* _Work to be completed_: Return only that part of the material below which starts with the line containing "impl_metrics.env, run 2" and goes on through the line containing "export IMPL_peakVddDrop_uv=683", restated exactly.

===

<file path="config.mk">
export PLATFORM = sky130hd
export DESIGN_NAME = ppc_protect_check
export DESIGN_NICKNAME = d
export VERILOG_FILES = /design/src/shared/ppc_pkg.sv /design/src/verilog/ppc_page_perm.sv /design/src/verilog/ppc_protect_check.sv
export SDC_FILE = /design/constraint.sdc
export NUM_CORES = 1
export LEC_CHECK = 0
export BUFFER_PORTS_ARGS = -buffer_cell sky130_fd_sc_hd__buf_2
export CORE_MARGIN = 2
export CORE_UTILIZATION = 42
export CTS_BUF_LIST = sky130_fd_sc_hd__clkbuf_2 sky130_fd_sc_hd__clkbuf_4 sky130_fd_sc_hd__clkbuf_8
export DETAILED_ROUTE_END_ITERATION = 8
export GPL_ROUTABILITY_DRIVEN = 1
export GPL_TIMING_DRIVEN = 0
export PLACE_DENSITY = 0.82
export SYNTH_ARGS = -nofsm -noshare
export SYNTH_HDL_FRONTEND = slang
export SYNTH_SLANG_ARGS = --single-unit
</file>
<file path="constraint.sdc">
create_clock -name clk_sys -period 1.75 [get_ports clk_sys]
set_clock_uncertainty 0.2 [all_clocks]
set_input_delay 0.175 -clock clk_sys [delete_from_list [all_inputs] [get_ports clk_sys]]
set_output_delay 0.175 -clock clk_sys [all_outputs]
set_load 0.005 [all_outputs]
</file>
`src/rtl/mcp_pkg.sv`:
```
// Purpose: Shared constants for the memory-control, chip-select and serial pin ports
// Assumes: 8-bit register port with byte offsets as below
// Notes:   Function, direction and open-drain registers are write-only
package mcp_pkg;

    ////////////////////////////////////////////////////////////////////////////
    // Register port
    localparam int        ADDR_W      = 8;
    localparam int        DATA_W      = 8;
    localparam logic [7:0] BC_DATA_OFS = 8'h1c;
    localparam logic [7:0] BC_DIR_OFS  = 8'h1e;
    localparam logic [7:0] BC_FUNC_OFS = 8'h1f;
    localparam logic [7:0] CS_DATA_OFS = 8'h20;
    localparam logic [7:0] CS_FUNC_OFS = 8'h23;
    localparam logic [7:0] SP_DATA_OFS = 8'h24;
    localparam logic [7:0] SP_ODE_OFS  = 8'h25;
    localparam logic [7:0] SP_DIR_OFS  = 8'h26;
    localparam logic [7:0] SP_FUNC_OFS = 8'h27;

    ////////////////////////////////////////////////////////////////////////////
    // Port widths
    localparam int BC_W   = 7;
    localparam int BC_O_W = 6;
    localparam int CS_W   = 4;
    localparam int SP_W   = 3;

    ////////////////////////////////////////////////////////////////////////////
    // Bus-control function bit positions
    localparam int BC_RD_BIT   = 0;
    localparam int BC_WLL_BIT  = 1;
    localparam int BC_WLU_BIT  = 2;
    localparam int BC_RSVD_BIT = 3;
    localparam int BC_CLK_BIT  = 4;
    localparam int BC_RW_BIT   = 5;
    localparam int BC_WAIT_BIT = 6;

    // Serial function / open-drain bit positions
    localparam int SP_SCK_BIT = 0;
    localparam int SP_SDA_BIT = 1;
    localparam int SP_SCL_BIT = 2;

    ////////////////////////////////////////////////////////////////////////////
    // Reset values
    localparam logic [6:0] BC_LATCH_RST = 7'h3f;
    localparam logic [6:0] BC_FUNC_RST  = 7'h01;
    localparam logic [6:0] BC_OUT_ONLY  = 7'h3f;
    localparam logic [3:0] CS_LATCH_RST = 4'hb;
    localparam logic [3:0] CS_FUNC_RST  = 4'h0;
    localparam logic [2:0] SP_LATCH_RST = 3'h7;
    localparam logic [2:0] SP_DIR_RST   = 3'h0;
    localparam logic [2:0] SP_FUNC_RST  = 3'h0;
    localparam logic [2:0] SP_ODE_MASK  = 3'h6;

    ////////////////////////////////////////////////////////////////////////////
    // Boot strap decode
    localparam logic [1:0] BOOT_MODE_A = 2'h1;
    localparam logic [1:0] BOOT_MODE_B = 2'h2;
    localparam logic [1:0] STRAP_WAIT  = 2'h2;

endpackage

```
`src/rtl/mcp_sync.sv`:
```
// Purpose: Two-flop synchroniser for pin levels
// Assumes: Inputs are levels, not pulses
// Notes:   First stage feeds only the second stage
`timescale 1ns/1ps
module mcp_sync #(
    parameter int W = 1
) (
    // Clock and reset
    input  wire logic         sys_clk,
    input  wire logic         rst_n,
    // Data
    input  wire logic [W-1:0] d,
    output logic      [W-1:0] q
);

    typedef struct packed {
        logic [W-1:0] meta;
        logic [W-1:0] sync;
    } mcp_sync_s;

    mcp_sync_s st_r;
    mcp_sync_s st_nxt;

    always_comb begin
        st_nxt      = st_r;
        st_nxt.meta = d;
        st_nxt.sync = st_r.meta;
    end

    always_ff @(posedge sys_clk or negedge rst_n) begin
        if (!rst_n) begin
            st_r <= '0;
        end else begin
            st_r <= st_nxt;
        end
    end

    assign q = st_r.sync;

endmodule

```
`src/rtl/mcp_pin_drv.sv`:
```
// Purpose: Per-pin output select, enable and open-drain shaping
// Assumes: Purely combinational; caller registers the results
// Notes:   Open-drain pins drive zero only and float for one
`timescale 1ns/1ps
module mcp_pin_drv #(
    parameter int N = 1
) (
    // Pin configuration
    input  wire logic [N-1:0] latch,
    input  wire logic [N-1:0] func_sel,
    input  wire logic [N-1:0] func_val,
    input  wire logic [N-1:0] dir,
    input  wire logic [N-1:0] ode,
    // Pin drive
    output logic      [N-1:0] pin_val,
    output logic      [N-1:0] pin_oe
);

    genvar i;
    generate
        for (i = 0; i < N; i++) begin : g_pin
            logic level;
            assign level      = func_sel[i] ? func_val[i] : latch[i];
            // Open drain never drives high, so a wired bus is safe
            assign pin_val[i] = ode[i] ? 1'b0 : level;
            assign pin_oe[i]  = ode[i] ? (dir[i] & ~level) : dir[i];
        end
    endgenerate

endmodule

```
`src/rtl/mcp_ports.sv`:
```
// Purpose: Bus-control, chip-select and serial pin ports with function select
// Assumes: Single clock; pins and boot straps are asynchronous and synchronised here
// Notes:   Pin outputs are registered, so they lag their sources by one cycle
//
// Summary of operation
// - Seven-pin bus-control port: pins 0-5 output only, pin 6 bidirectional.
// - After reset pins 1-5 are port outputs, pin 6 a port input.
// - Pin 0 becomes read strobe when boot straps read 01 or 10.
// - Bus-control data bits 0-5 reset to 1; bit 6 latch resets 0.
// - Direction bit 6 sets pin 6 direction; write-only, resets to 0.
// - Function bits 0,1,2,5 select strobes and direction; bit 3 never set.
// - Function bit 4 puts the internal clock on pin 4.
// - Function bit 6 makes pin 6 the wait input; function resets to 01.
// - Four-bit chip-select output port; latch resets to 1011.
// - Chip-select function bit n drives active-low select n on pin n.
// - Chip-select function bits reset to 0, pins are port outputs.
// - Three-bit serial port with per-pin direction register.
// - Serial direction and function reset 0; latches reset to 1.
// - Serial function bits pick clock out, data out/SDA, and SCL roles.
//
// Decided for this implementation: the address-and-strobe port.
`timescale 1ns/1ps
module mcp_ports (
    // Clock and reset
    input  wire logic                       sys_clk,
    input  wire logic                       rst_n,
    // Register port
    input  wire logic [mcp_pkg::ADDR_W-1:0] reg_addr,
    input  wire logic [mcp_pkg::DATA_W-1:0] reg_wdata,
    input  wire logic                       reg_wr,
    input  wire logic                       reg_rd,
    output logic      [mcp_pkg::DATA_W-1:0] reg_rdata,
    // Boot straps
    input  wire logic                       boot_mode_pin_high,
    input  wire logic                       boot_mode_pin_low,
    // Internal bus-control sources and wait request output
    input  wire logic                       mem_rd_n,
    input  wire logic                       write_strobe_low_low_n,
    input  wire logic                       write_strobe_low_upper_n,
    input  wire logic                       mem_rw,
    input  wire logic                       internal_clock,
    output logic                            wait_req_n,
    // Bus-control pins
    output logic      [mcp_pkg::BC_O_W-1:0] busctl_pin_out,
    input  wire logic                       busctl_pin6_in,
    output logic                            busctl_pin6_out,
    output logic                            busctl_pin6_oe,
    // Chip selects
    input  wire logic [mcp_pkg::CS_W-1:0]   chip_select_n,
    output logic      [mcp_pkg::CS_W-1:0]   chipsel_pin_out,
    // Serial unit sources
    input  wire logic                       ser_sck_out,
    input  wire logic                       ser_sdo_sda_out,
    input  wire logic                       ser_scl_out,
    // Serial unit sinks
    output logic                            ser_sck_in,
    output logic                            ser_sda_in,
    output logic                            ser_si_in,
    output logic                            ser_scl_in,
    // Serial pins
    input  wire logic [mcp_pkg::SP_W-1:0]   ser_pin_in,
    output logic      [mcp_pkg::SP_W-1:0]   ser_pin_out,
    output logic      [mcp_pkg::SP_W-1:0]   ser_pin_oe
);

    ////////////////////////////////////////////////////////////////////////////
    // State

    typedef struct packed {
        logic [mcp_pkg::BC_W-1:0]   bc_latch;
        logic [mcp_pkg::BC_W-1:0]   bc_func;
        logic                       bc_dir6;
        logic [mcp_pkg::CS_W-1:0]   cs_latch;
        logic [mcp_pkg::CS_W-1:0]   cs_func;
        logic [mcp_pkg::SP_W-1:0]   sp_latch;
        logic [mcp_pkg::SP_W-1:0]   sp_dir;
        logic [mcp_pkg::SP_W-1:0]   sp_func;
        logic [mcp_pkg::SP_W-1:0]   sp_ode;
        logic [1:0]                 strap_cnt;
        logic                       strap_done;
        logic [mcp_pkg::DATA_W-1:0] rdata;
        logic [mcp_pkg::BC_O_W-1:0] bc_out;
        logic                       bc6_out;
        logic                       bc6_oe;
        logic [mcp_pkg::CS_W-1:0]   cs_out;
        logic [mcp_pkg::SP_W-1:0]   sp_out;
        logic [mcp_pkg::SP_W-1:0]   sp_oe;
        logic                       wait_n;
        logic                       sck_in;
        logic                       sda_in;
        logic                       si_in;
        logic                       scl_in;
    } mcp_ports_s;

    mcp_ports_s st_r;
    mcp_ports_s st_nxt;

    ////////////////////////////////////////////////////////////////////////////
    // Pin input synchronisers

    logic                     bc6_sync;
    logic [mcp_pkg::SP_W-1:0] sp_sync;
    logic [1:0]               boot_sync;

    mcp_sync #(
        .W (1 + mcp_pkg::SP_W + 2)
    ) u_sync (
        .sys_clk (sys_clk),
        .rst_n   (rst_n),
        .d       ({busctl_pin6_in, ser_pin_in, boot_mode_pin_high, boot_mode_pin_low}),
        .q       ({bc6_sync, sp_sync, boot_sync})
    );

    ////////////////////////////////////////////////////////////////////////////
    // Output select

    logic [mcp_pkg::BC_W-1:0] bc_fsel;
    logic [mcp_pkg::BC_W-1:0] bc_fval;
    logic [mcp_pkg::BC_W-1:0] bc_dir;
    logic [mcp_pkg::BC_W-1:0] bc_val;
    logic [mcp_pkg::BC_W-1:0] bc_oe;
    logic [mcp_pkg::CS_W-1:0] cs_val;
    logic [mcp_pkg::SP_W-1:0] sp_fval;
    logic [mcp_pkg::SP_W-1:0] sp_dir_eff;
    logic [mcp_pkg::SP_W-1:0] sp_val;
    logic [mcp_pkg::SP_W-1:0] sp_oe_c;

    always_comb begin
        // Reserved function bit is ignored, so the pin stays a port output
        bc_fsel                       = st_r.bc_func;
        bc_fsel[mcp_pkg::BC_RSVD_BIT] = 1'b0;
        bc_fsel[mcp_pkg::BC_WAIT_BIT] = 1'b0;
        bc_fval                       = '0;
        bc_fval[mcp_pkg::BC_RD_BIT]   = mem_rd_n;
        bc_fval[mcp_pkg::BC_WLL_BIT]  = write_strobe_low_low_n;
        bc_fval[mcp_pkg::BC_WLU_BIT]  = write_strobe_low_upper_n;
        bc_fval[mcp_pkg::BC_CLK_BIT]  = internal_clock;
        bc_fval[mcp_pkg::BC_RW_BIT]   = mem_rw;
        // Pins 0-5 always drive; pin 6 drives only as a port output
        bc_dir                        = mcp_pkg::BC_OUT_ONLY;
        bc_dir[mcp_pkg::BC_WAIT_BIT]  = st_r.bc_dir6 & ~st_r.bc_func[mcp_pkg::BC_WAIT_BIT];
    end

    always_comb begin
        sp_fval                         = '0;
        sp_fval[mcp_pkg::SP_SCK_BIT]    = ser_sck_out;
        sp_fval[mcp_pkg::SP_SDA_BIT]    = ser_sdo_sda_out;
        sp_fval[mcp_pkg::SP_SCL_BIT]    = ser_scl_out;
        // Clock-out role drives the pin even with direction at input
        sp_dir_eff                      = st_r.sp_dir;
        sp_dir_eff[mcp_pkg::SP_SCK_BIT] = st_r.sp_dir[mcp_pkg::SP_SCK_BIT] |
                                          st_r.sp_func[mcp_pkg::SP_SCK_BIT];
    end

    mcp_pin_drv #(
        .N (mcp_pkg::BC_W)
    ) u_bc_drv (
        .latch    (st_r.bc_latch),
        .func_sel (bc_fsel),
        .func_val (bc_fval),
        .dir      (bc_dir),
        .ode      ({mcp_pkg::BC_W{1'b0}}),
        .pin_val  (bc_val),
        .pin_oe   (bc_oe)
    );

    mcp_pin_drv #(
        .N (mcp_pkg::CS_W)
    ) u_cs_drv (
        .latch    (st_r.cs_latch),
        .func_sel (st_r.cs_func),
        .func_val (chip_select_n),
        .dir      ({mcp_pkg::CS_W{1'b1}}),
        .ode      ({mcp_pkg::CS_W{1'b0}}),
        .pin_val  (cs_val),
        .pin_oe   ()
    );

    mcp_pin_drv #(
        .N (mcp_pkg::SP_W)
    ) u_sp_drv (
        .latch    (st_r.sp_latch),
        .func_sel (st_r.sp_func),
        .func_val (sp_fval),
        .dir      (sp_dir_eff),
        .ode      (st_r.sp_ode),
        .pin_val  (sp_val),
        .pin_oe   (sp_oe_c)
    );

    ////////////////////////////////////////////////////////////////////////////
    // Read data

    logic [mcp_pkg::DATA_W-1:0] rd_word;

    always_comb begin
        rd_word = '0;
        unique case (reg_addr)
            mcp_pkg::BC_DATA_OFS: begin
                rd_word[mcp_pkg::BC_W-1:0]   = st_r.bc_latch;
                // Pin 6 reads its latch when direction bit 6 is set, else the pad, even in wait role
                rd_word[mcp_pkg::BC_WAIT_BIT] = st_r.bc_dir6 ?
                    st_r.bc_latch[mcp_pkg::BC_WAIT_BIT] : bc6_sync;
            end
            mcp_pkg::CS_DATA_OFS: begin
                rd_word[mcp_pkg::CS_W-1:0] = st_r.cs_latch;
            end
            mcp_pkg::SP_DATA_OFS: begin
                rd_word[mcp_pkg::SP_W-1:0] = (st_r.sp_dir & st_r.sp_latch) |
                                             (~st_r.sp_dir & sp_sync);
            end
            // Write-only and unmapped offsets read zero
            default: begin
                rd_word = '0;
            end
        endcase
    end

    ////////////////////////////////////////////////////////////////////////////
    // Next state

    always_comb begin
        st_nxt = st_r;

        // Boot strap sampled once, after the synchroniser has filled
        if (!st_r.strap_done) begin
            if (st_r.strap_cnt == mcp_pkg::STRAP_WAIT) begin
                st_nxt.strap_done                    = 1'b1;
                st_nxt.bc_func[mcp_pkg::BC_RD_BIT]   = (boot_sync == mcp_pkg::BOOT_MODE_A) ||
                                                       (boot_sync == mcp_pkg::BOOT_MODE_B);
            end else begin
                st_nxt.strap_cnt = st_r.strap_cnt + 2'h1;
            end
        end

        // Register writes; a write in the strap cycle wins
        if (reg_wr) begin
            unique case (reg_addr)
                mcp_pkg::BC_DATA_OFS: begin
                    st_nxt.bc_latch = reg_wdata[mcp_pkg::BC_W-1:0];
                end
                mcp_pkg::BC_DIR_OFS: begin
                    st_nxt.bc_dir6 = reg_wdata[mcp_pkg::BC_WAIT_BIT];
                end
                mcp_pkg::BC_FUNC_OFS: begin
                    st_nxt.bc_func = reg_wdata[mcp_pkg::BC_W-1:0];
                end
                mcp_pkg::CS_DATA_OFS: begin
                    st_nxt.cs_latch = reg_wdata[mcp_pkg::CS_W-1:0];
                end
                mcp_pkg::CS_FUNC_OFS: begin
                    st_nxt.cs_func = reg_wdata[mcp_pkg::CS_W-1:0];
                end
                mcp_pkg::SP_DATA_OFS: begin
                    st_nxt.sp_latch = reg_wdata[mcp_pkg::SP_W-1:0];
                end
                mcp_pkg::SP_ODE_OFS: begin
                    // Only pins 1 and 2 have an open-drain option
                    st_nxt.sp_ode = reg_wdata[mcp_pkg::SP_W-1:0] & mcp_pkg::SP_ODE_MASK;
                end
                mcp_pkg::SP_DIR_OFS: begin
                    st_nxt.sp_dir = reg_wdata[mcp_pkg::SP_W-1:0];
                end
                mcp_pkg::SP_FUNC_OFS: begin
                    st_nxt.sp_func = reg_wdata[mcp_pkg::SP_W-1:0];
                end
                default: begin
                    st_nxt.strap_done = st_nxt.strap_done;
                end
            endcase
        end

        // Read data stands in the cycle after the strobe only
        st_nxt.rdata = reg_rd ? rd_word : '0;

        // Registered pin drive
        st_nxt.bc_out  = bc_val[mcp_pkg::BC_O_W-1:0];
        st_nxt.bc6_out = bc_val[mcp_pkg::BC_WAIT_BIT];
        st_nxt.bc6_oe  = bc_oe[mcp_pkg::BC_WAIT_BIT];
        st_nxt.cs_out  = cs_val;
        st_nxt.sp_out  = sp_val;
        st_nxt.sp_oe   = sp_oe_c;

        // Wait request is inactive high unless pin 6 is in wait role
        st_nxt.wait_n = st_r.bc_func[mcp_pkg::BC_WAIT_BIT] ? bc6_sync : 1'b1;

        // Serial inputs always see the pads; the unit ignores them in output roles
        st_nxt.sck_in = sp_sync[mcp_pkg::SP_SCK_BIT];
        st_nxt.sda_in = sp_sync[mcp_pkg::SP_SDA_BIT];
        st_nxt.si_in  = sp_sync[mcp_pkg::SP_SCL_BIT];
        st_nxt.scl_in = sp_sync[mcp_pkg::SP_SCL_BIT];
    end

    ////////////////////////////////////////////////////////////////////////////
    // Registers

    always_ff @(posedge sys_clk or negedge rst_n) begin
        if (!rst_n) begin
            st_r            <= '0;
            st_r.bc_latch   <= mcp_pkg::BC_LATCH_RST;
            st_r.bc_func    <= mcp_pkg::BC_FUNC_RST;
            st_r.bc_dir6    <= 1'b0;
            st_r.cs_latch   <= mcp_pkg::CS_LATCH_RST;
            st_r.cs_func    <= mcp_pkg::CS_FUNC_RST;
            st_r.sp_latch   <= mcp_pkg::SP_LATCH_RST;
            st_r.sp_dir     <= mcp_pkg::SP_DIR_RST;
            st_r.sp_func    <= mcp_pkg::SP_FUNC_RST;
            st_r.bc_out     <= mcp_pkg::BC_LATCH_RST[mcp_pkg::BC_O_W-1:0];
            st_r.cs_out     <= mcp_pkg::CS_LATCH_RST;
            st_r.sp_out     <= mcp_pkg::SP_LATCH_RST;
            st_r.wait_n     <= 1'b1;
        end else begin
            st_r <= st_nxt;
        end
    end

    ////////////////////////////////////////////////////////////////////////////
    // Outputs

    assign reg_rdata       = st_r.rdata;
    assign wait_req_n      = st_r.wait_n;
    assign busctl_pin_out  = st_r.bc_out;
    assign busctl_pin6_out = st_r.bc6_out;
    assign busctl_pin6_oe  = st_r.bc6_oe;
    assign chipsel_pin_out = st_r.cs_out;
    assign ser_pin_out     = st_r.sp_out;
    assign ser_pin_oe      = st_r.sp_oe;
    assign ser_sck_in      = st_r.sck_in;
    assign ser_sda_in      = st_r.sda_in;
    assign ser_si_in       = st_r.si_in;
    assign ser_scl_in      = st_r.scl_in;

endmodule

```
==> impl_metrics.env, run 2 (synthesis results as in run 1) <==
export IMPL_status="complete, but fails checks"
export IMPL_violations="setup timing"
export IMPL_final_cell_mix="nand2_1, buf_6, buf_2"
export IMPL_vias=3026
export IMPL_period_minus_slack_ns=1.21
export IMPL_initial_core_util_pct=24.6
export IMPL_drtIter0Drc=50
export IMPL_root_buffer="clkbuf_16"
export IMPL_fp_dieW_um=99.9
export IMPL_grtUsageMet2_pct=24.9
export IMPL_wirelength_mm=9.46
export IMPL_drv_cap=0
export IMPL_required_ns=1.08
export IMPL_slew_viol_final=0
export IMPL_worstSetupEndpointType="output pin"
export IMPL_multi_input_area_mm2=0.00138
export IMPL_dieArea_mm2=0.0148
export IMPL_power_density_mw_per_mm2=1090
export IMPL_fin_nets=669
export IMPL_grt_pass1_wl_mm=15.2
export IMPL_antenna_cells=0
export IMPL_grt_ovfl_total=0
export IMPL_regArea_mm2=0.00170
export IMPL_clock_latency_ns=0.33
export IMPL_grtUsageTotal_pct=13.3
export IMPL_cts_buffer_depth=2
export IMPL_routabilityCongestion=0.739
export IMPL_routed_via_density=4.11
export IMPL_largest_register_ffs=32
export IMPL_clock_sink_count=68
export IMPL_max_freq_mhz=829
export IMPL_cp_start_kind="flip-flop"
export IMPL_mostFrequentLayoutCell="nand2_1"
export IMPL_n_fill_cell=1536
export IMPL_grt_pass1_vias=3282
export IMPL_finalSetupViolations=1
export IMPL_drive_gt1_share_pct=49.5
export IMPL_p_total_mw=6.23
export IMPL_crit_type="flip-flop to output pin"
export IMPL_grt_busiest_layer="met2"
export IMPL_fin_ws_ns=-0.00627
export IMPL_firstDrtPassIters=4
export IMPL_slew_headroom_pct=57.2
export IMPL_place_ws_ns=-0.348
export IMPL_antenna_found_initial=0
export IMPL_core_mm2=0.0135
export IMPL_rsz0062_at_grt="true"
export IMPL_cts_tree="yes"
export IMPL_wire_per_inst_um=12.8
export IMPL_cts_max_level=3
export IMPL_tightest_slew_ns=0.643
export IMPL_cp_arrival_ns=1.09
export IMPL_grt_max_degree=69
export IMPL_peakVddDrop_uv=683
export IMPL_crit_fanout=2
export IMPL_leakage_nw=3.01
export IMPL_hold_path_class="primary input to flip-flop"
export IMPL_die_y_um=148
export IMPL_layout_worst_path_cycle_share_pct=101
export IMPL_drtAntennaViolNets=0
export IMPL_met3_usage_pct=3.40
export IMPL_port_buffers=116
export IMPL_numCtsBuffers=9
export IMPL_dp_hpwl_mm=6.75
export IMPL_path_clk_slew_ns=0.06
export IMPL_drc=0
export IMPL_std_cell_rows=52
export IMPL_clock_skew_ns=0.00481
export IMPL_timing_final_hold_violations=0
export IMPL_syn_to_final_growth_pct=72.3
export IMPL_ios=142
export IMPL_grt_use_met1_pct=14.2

===

* _Solution below_:
==> impl_metrics.env, run 2 (synthesis results as in run 1) <==
export IMPL_status="complete, but fails checks"
export IMPL_violations="setup timing"
export IMPL_final_cell_mix="nand2_1, buf_6, buf_2"
export IMPL_vias=3026
export IMPL_period_minus_slack_ns=1.21
export IMPL_initial_core_util_pct=24.6
export IMPL_drtIter0Drc=50
export IMPL_root_buffer="clkbuf_16"
export IMPL_fp_dieW_um=99.9
export IMPL_grtUsageMet2_pct=24.9
export IMPL_wirelength_mm=9.46
export IMPL_drv_cap=0
export IMPL_required_ns=1.08
export IMPL_slew_viol_final=0
export IMPL_worstSetupEndpointType="output pin"
export IMPL_multi_input_area_mm2=0.00138
export IMPL_dieArea_mm2=0.0148
export IMPL_power_density_mw_per_mm2=1090
export IMPL_fin_nets=669
export IMPL_grt_pass1_wl_mm=15.2
export IMPL_antenna_cells=0
export IMPL_grt_ovfl_total=0
export IMPL_regArea_mm2=0.00170
export IMPL_clock_latency_ns=0.33
export IMPL_grtUsageTotal_pct=13.3
export IMPL_cts_buffer_depth=2
export IMPL_routabilityCongestion=0.739
export IMPL_routed_via_density=4.11
export IMPL_largest_register_ffs=32
export IMPL_clock_sink_count=68
export IMPL_max_freq_mhz=829
export IMPL_cp_start_kind="flip-flop"
export IMPL_mostFrequentLayoutCell="nand2_1"
export IMPL_n_fill_cell=1536
export IMPL_grt_pass1_vias=3282
export IMPL_finalSetupViolations=1
export IMPL_drive_gt1_share_pct=49.5
export IMPL_p_total_mw=6.23
export IMPL_crit_type="flip-flop to output pin"
export IMPL_grt_busiest_layer="met2"
export IMPL_fin_ws_ns=-0.00627
export IMPL_firstDrtPassIters=4
export IMPL_slew_headroom_pct=57.2
export IMPL_place_ws_ns=-0.348
export IMPL_antenna_found_initial=0
export IMPL_core_mm2=0.0135
export IMPL_rsz0062_at_grt="true"
export IMPL_cts_tree="yes"
export IMPL_wire_per_inst_um=12.8
export IMPL_cts_max_level=3
export IMPL_tightest_slew_ns=0.643
export IMPL_cp_arrival_ns=1.09
export IMPL_grt_max_degree=69
export IMPL_peakVddDrop_uv=683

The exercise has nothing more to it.